Exploring the Energy Landscape of Riboswitches Using Collective Variables Based on Tertiary Contacts

Abstract

Messenger RNA regulatory elements, such as riboswitches, can display a high degree of flexibility. By characterizing their energy landscapes, and corresponding distributions of 3D configurations, structure-function relationships can be elucidated. Molecular dynamics simulation with enhanced sampling is an important strategy used to computationally access free energy landscapes characterizing the accessible 3D conformations of RNAs. While tertiary contacts are thought to play important roles in RNA dynamics, it is difficult, in explicit solvent, to sample the formation and breakage of tertiary contacts, such as helix-helix interactions, pseudoknot interactions, and junction interactions, while maintaining intact secondary structure elements. To this end, we extend previously developed collective variables and metadynamics efforts, to establish a simple metadynamics protocol, which utilizes only one collective variable, based on multiple tertiary contacts, to characterize the underlying free energy landscape of any RNA molecule. We develop a modified collective variable, the tertiary contacts distance (Q_TC), which can probe the formation and breakage of all or selectively chosen tertiary contacts of the RNA. The SAM-I riboswitch in the presence of three ionic and substrate conditions was investigated and validated against the structure ensemble previously generated using SAXS experiments. This efficient and easy to implement all-atom MD simulation based approach incorporating metadynamics to study RNA conformational dynamics can also be transferred to any other type of biomolecule.

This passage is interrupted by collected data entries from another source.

**config.mk**
```make
export PLATFORM = sky130hd
export DESIGN_NAME = uart_receiver
export DESIGN_NICKNAME = d
export VERILOG_FILES = /design/src/rtl/uart_pkg.sv /design/src/rtl/uart_rx_fifo.sv /design/src/rtl/uart_receiver.sv
export SDC_FILE = /design/constraint.sdc
export NUM_CORES = 1
export LEC_CHECK = 0
export BUFFER_PORTS_ARGS = -buffer_cell sky130_fd_sc_hd__buf_2
export CORE_AREA = 2 2 83 85
export CTS_CLUSTER_DIAMETER = 60
export CTS_CLUSTER_SIZE = 12
export DETAILED_ROUTE_END_ITERATION = 8
export DIE_AREA = 0 0 85 87
export GPL_ROUTABILITY_DRIVEN = 0
export PLACE_DENSITY_LB_ADDON = 0.12
export SETUP_SLACK_MARGIN = 0.5
export SYNTH_ARGS = -nofsm -noshare
export SYNTH_HDL_FRONTEND = slang
export SYNTH_SLANG_ARGS = --single-unit
```
**constraint.sdc**
```tcl
create_clock -name clk -period 2.6 [get_ports clk]
set_clock_uncertainty 0.15 [all_clocks]
set_input_delay 0.52 -clock clk [delete_from_list [all_inputs] [get_ports clk]]
set_output_delay 0.52 -clock clk [all_outputs]
set_load 0.05 [all_outputs]
```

Keywords: SAM-I Riboswitch; collective variable; contact distance; free energy; metadynamics.

Figure 1:

(A) Secondary structure of the aptamer domain of SAM-I riboswitch from Thermoanaerobacter tengcongensis bacterium, highlighting the tertiary architecture [36]. Different structural domains are colored as well as labelled as follows: P, helices; J, joining loops; PK, pseudoknot; KT, kink-turn. (B) Three dimensional structure of SAM-I aptamer domain in cartoon representation is depicted with the SAM ligand in van der Waals representation (PDB ID: 3IQR) [37].

Figure 2:

(A) Superimposition of seven conformations of SAM-I based on the SAXS experiments [37]. (B) Four tertiary contacts forming regions along the SAM-I structure are illustrated as surface and labelled according to the secondary structure elements involved. Additional labels d₁ to d₄ correspond to collective variables used during WTmetaD simulations. (C) Depiction of the normalization of collective variables d₁ to d₄ to new ones $d_1^{\prime }$ to $d_4^{\prime }$ using Eq. 6. (D) Time evolution of collective variable $Q_{TC}$ for eight walkers during a WTmetaD simulation performed for the system having a SAM bound SAM-I in the presence of 150 mM KCl and 7.6 mM MgCl₂.

Figure 3:

(A) 1D free energy surfaces as a function of collective variable $Q_{TC}$ from WTmetaD simulations performed for SAM-I in three different ionic/ligand conditions. Error bars indicate the statistical error determined after averaging eight independent runs in each case. (B) Three panels depict 2D free energy landscapes with respect to collective variables $Q_{TC}$ and RMSD determined from same three sets of simulations. Metastable states found along the landscapes are numbered. (C) Superimposition of the representative conformations of SAM-I from six metastable states (1-5 and 10) identified along the 2D free energy surface of the system having only 150 mM KCl. (D) 1D free energy profiles with respect to collective variables d₁ to d₄, which represent the four tertiary bonds forming areas, derived for all three SAM-I setups and depicted in three panels. The numbers indicate the energy difference between the native state (d₁₋₄ ≈ 0.5 nm) and the upper bound of each collective variable (d₁ ≈ 3.9 nm; d₂₋₄ ≈ 1.9 nm). Note that in all panels, free energy estimates for few upper/lower bound values of collective variables are not depicted, because they do not seem to be converged due to the boundary effect.